A Parametric Study of Radiative Dipole Body Array Coil for 7 Tesla MRI

TL;DR

This paper investigates how the placement of radiative dipole antennas in a phased array affects MRI performance at 7 Tesla, using numerical simulations and in-vivo experiments to optimize array design.

Contribution

It provides a comprehensive parametric analysis of dipole positioning effects on array efficiency and safety metrics for ultrahigh-field MRI.

Findings

Optimal dipole placement improves $B_1^{+}$ efficiency.

Mutual coupling is minimized with specific array configurations.

Experimental results validate numerical predictions.

Abstract

In this contribution we present numerical and experimental results of a parametric quantitative study of radiative dipole antennas in a phased array configuration for efficient body magnetic resonance imaging at 7T via parallel transmission.

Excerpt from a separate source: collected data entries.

### src/rtl/kg_regfile_pkg.sv
`default_nettype none
// ============================================================================
// kg_regfile_pkg : register map, response codes and byte-strobe merge helper
//                  shared by axil_kg_ctrl_regs.
// Revision       : 1.0
// ============================================================================
package kg_regfile_pkg;

  // Word indices, decoded from addr[7:2]
  localparam logic [5:0] KG_REG_ADDRESS       = 6'h00;
  localparam logic [5:0] KG_REG_ADDRESS_VALID = 6'h01;
  localparam logic [5:0] KG_REG_DATA          = 6'h02;
  localparam logic [5:0] KG_REG_DATA_VALID    = 6'h03;
  localparam logic [5:0] KG_REG_ID            = 6'h04;
  localparam logic [5:0] KG_REG_SCRATCH       = 6'h05;

  localparam logic [1:0] RESP_OKAY   = 2'b00;
  localparam logic [1:0] RESP_SLVERR = 2'b10;

  function automatic logic [31:0] strb_merge(
    input logic [31:0] old_val,
    input logic [31:0] new_val,
    input logic [3:0]  strb
  );
    logic [31:0] merged;
    merged = old_val;
    for (int i = 0; i < 4; i++) begin
      if (strb[i]) merged[8*i +: 8] = new_val[8*i +: 8];
    end
    return merged;
  endfunction

endpackage
`default_nettype wire

### src/rtl/axil_kg_ctrl_regs.sv
`default_nettype none
// ============================================================================
// axil_kg_ctrl_regs : AXI4-Lite register file driving the Kugelblitz per-port
//                     byte-override controls. Optional macro
//                     KG_REGFILE_SLVERR_EN enables SLVERR on unmapped/RO writes.
// Revision          : 1.0
// ============================================================================
module axil_kg_ctrl_regs
  import kg_regfile_pkg::*;
#(
  parameter int          DATA_WIDTH = 32,
  parameter int          ADDR_WIDTH = 32,
  parameter int          STRB_WIDTH = DATA_WIDTH / 8,
  parameter logic [31:0] ID_VALUE   = 32'h4B47_0001
) (
  input  logic                  clk,
  input  logic                  rst_n,
  input  logic [ADDR_WIDTH-1:0] s_axil_awaddr,
  input  logic [2:0]            s_axil_awprot,
  input  logic                  s_axil_awvalid,
  output logic                  s_axil_awready,
  input  logic [DATA_WIDTH-1:0] s_axil_wdata,
  input  logic [STRB_WIDTH-1:0] s_axil_wstrb,
  input  logic                  s_axil_wvalid,
  output logic                  s_axil_wready,
  output logic [1:0]            s_axil_bresp,
  output logic                  s_axil_bvalid,
  input  logic                  s_axil_bready,
  input  logic [ADDR_WIDTH-1:0] s_axil_araddr,
  input  logic [2:0]            s_axil_arprot,
  input  logic                  s_axil_arvalid,
  output logic                  s_axil_arready,
  output logic [DATA_WIDTH-1:0] s_axil_rdata,
  output logic [1:0]            s_axil_rresp,
  output logic                  s_axil_rvalid,
  input  logic                  s_axil_rready,
  output logic [DATA_WIDTH-1:0] kg_address,
  output logic [DATA_WIDTH-1:0] kg_address_valid,
  output logic [DATA_WIDTH-1:0] kg_data,
  output logic [DATA_WIDTH-1:0] kg_data_valid
);

  generate
    if (DATA_WIDTH != 32) begin : g_bad_data_width
      $error("axil_kg_ctrl_regs: DATA_WIDTH must be 32");
    end
    if (ADDR_WIDTH < 8) begin : g_bad_addr_width
      $error("axil_kg_ctrl_regs: ADDR_WIDTH must be >= 8");
    end
    if (STRB_WIDTH != DATA_WIDTH / 8) begin : g_bad_strb_width
      $error("axil_kg_ctrl_regs: STRB_WIDTH must equal DATA_WIDTH/8");
    end
  endgenerate

  logic [DATA_WIDTH-1:0] r_address;
  logic [DATA_WIDTH-1:0] r_address_valid;
  logic [DATA_WIDTH-1:0] r_data;
  logic [DATA_WIDTH-1:0] r_data_valid;
  logic [DATA_WIDTH-1:0] r_scratch;

  logic                  r_bvalid;
  logic [1:0]            r_bresp;
  logic                  r_rvalid;
  logic [1:0]            r_rresp;
  logic [DATA_WIDTH-1:0] r_rdata;

  logic                  w_wr_fire;
  logic                  w_rd_fire;
  logic [5:0]            w_wr_idx;
  logic [5:0]            w_rd_idx;
  logic [DATA_WIDTH-1:0] w_rd_word;
  logic                  w_rd_map;
  logic [1:0]            w_bresp_next;
  logic [1:0]            w_rresp_next;
  logic                  w_unused;

  // Ready is combinational so a write/read can complete every second cycle.
  assign w_wr_fire = s_axil_awvalid & s_axil_wvalid & ~r_bvalid;
  assign w_rd_fire = s_axil_arvalid & ~r_rvalid;
  assign w_wr_idx  = s_axil_awaddr[7:2];
  assign w_rd_idx  = s_axil_araddr[7:2];

  always_comb begin
    w_rd_word = '0;
    w_rd_map  = 1'b1;
    case (w_rd_idx)
      KG_REG_ADDRESS:       w_rd_word = r_address;
      KG_REG_ADDRESS_VALID: w_rd_word = r_address_valid;
      KG_REG_DATA:          w_rd_word = r_data;
      KG_REG_DATA_VALID:    w_rd_word = r_data_valid;
      KG_REG_ID:            w_rd_word = ID_VALUE;
      KG_REG_SCRATCH:       w_rd_word = r_scratch;
      default:              w_rd_map  = 1'b0;
    endcase
  end

`ifdef KG_REGFILE_SLVERR_EN
  logic w_wr_ok;
  assign w_wr_ok      = (w_wr_idx <= KG_REG_SCRATCH) && (w_wr_idx != KG_REG_ID);
  assign w_bresp_next = w_wr_ok  ? RESP_OKAY : RESP_SLVERR;
  assign w_rresp_next = w_rd_map ? RESP_OKAY : RESP_SLVERR;
  assign w_unused     = ^{s_axil_awprot, s_axil_arprot, s_axil_awaddr, s_axil_araddr};
`else
  assign w_bresp_next = RESP_OKAY;
  assign w_rresp_next = RESP_OKAY;
  assign w_unused     = ^{s_axil_awprot, s_axil_arprot, s_axil_awaddr, s_axil_araddr, w_rd_map};
`endif

  always_ff @(posedge clk or negedge rst_n) begin
    if (!rst_n) begin
      r_address       <= '0;
      r_address_valid <= '0;
      r_data          <= '0;
      r_data_valid    <= '0;
      r_scratch       <= '0;
    end else if (w_wr_fire) begin
      case (w_wr_idx)
        KG_REG_ADDRESS:       r_address       <= strb_merge(r_address,       s_axil_wdata, s_axil_wstrb);
        KG_REG_ADDRESS_VALID: r_address_valid <= strb_merge(r_address_valid, s_axil_wdata, s_axil_wstrb);
        KG_REG_DATA:          r_data          <= strb_merge(r_data,          s_axil_wdata, s_axil_wstrb);
        KG_REG_DATA_VALID:    r_data_valid    <= strb_merge(r_data_valid,    s_axil_wdata, s_axil_wstrb);
        KG_REG_SCRATCH:       r_scratch       <= strb_merge(r_scratch,       s_axil_wdata, s_axil_wstrb);
        default: ;
      endcase
    end
  end

  always_ff @(posedge clk or negedge rst_n) begin
    if (!rst_n) begin
      r_bvalid <= 1'b0;
      r_bresp  <= RESP_OKAY;
    end else if (w_wr_fire) begin
      r_bvalid <= 1'b1;
      r_bresp  <= w_bresp_next;
    end else if (s_axil_bready) begin
      r_bvalid <= 1'b0;
    end
  end

  // Read data is sampled from the pre-write register state, so a colliding
  // same-cycle write is not visible to the read.
  always_ff @(posedge clk or negedge rst_n) begin
    if (!rst_n) begin
      r_rvalid <= 1'b0;
      r_rresp  <= RESP_OKAY;
      r_rdata  <= '0;
    end else if (w_rd_fire) begin
      r_rvalid <= 1'b1;
      r_rresp  <= w_rresp_next;
      r_rdata  <= w_rd_word;
    end else if (s_axil_rready) begin
      r_rvalid <= 1'b0;
    end
  end

  assign s_axil_awready   = w_wr_fire;
  assign s_axil_wready    = w_wr_fire;
  assign s_axil_bvalid    = r_bvalid;
  assign s_axil_bresp     = r_bresp;
  assign s_axil_arready   = w_rd_fire;
  assign s_axil_rvalid    = r_rvalid;
  assign s_axil_rresp     = r_rresp;
  assign s_axil_rdata     = r_rdata;
  assign kg_address       = r_address;
  assign kg_address_valid = r_address_valid;
  assign kg_data          = r_data;
  assign kg_data_valid    = r_data_valid;

endmodule
`default_nettype wire

### config.mk
export PLATFORM = sky130hd
export DESIGN_NAME = axil_kg_ctrl_regs
export DESIGN_NICKNAME = d
export VERILOG_FILES = /design/src/rtl/kg_regfile_pkg.sv /design/src/rtl/axil_kg_ctrl_regs.sv
export SDC_FILE = /design/constraint.sdc
export NUM_CORES = 1
export LEC_CHECK = 0
export ABC_AREA = 1
export BUFFER_PORTS_ARGS = -buffer_cell sky130_fd_sc_hd__buf_2
export CORE_MARGIN = 4
export CORE_UTILIZATION = 50
export DETAILED_ROUTE_END_ITERATION = 12
export PLACE_DENSITY_LB_ADDON = 0.1
export SLEW_MARGIN = 20
export SYNTH_ARGS = -nofsm -noshare
export SYNTH_HDL_FRONTEND = slang
export SYNTH_SLANG_ARGS = --single-unit
export TNS_END_PERCENT = 30
### constraint.sdc
create_clock -name clk -period 4.3 [get_ports clk]
set_clock_uncertainty 0.1 [all_clocks]
set_input_delay 0.43 -clock clk [delete_from_list [all_inputs] [get_ports clk]]
set_output_delay 0.43 -clock clk [all_outputs]
set_load 0.02 [all_outputs]
==> reports/qor.csv <==
stage,metric,value,unit
final_layout,layout cells sized above 1,31.5,%
final_layout,fin nets,1303,
synthesis,Syn. warnings,0,
final_layout,P&R area growth vs syn,19.5,%
floorplanning,area of the die,0.0203,mm2
place,GP Congestion,0.793,
detailed_routing,Initial DRC Count,521,
detailed_routing,Vias,7729,
detailed_routing,DRC violations left,0,
grt,first-pass GRT wire length,41200,um
grt,number of global-route vias before repair,7462,
detailed_routing,drt total wl,26000,um
power,Comb pwr share,12.9,%
grt,largest net degree at the start of global routing,115,
sta,Worst slew margin,28.2,%
power,Final Power,4.20,mW
sta,RSZ-0062 raised after global routing,no,
synthesis,Synth Instances,999,
detailed_routing,DR WL/cell,18.2,um
sta,WHS,-0.00366,ns
power,cell internal pwr,3.02,mW
grt,antenna violations before repair,1,
outcome,status,"finished, violations left",
detailed_routing,drt pass-1 iters,5,
power,Flop pwr share,47.8,%
cts,# hold bufs at CTS,0,
sta,Fin Setup TNS,0,ns
run,MaxCap Viol Count,0,
synthesis,number of flops mapped to enable cells by yosys,0,
sta,final setup margin,2.17,ns
floorplanning,initial core utilization,51.7,%
critical_path,WS Path Type,flip-flop to flip-flop,
place,count of input and output buffers,219,
cts,clock slew at reported path FFs,0.07,ns
cts,cts repair resizes,0,
sta,post-layout min period,2.13,ns
power,Power Dens Cells,388,mW/mm2
power,Max VDD drop,0.297,mV
detailed_routing,DRT antenna net count,0,
sta,period utilization,49.6,%
critical_path,CP endpoint kind,flip-flop,
synthesis,Post-synth ARST share,100,%
floorplanning,die width,143,um
synthesis,Mean Syn Cell Area,9.07,um2
power,Clock power frac,39.3,%
synthesis,dominant synthesized flop cell,dfrtp_1,
synthesis,Synth Cell Area,0.00906,mm2
sta,Setup Viol. Count Final,0,
outcome,violated checks,hold timing,
synthesis,sequential area share after synthesis,53.6,%
critical_path,critical path peak fanout,28,
synthesis,number of synthesized register bits,194,
cts,Root Buffer,clkbuf_16,
critical_path,Critical Path RT,4.52,ns
synthesis,Unique masters post-synth,25,
floorplanning,core area,0.0175,mm2
critical_path,cell count of the worst reg-to-reg path,6,
place,pre-CTS setup slack,1.94,ns
floorplanning,IO Pins,282,
sta,"Hold Violations, Final",1,
cts,Skew-Pair Late Insertion Delay,0.44,ns
cts,Post-CTS Setup Inserts,0,
cts,CTS tree,yes,
cts,total number of clock tree sinks,194,
place,dpl hpwl,16800,um
hold_path,Hold/Removal Path Class,input port to async pin,
critical_path,worst reg-to-reg setup slack,2.17,ns
cts,H-tree depth,4,
sta,Max Freq,469,MHz
critical_path,WP data arrival,2.36,ns
floorplanning,die height,143,um
power,Psw,1.18,mW
power,Sw Share,28.1,%
detailed_routing,routed vias/inst,5.41,
grt,GR Util All Layers,26.0,%
cts,CTS max path bufs,2,
final_layout,FILL cells,1608,
sta,Worst Max-Slew Pin Slew,1.07,ns
cts,CTS buffer count,17,
power,static leakage,6.08,nW
sta,Final Max Slew Viols,0,
critical_path,Startpoint Class,flip-flop,
grt,aggregate global routing overflow,0,
floorplanning,# rows,48,
flip-flops by register name, summed over array words and instances, names as in the netlist:
register / flops
kg_address: 32
kg_address_valid: 32
kg_data: 32
kg_data_valid: 32
r_scratch: 32
s_axil_rdata: 32
s_axil_bvalid: 1
s_axil_rvalid: 1
synth_stat cells (2+ instances only):
cell type | n | area share (%)
clkinv_1 | 2 | 0.083
nand4_1 | 46 | 3.2
nand4_4 | 3 | 0.70
nor2_4 | 14 | 1.7
o21bai_1 | 23 | 1.9
buf_2 | 16 | 0.88
inv_1 | 45 | 1.9
buf_4 | 5 | 0.41
nand3_1 | 84 | 4.6
dfrtp_1 | 194 | 54
buf_1 | 8 | 0.33
nand2_1 | 200 | 8.3
inv_2 | 6 | 0.25
nor2_1 | 132 | 5.5
o21ai_2 | 64 | 6.2
nor3_4 | 2 | 0.36
clkbuf_1 | 17 | 0.70
nand2_4 | 8 | 0.99
buf_6 | 12 | 1.5
o21ai_0 | 2 | 0.11
nand2_2 | 17 | 1.2
a21oi_1 | 96 | 5.3
cell type report:
class / count / area [um2] / share of cell area, %
Sequential cell: 194 / 4850 / 44.9
Multi-Input combinational cell: 696 / 3710 / 34.3
Clock inverter: 13 / 173 / 1.60
Tap cell: 225 / 282 / 2.60
Antenna cell: 1 / 2.50 / 0.0231
Timing Repair Buffer: 227 / 1160 / 10.8
Inverter: 54 / 205 / 1.90
Clock buffer: 19 / 433 / 4.00
cells in the final DEF, fill, tap and decap left out, types with 4 or more instances in the layout:
| cell type | n |
|---|---|
| buf_2 | 218 |
| buf_4 | 8 |
| a21oi_1 | 96 |
| dfrtp_1 | 194 |
| inv_1 | 45 |
| nand4_1 | 46 |
| nand3_1 | 84 |
| nor2_1 | 126 |
| nand2_4 | 8 |
| o21ai_2 | 64 |
| inv_6 | 4 |
| conb_1 | 4 |
| nand2_1 | 200 |
| o21bai_1 | 23 |
| clkbuf_16 | 17 |
| inv_2 | 6 |
| nor2_4 | 20 |
| nand2_2 | 17 |
worst max-delay path: stages, from the launching register on:
cell      delay [ns]
dfrtp_1         0.36
nor2_1          0.05
buf_4           0.19
inv_1           0.73
buf_4           0.38
o21bai_1        0.14
nand2_1         0.06
power by group through the flow:
| stage | logic, mW | registers, mW | clock network, mW |
|---|---|---|---|
| floorplan | 0.212 | 2.14 | 0 |
| global placement | 0.535 | 2.04 | 0 |
| detailed placement | 0.545 | 2.04 | 0 |
| CTS | 0.546 | 2.01 | 1.67 |
| global route | 0.592 | 2.02 | 1.75 |
| finish | 0.540 | 2.01 | 1.65 |
layer usage:
layer	track usage [%]	wire length (um)
met5	0	13
met4	7.25	382
met1	36.1	11200
met3	6.59	2090
met2	41.0	12300
logic make-up after synthesis:
family	after synthesis	synth area share, %
simple gates	507	26.8
flops	194	53.6
compound gates	185	13.5
buf+inv	112	6.09
other cells	1	0.0414
metrics by stage:
stage / cells / area [um2] / utilization [%]
CTS: 1428 / 10800 / 61.7
global route: 1428 / 10800 / 61.7
finish: 1429 / 10800 / 61.7
global placement: 1396 / 10200 / 58.2
floorplan: 1002 / 9070 / -
detailed placement: 1396 / 10200 / 58.2
worst paths after layout:
| path | start | end |
|---|---|---|
| min in group clk | s_axil_bready | s_axil_bvalid$_DFFE_PN0P_ |
| worst min register to register | s_axil_rdata[11]$_DFFE_PN0P_ | s_axil_rdata[11]$_DFFE_PN0P_ |
| max in group asynchronous | rst_n | s_axil_rdata[28]$_DFFE_PN0P_ |
| worst min-delay path | rst_n | kg_address_valid[23]$_DFFE_PN0P_ |
| worst max-delay path | s_axil_rvalid$_DFFE_PN0P_ | s_axil_rdata[20]$_DFFE_PN0P_ |
| worst max register to register | s_axil_rvalid$_DFFE_PN0P_ | s_axil_rdata[20]$_DFFE_PN0P_ |
Note: power is estimated with default switching activity, not from simulation.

For magnetic resonance imaging (MRI) at ultrahigh fields (7T and higher) dipole antennas are commonly used in phased arrays, particularly for body imaging targets. This study reveals the effects of dipole positioning in the array (elevation of dipoles above the subject and inter-dipole spacing) on their mutual coupling, $B_1^{+}$ per $P_{acc}$ and $B_1^{+}$ per maximum local SAR efficiencies as well as the RF-shimming capability. The numerical and experimental results are obtained and compared for a homogeneous phantom as well as for a real human models confirmed by in-vivo experiments.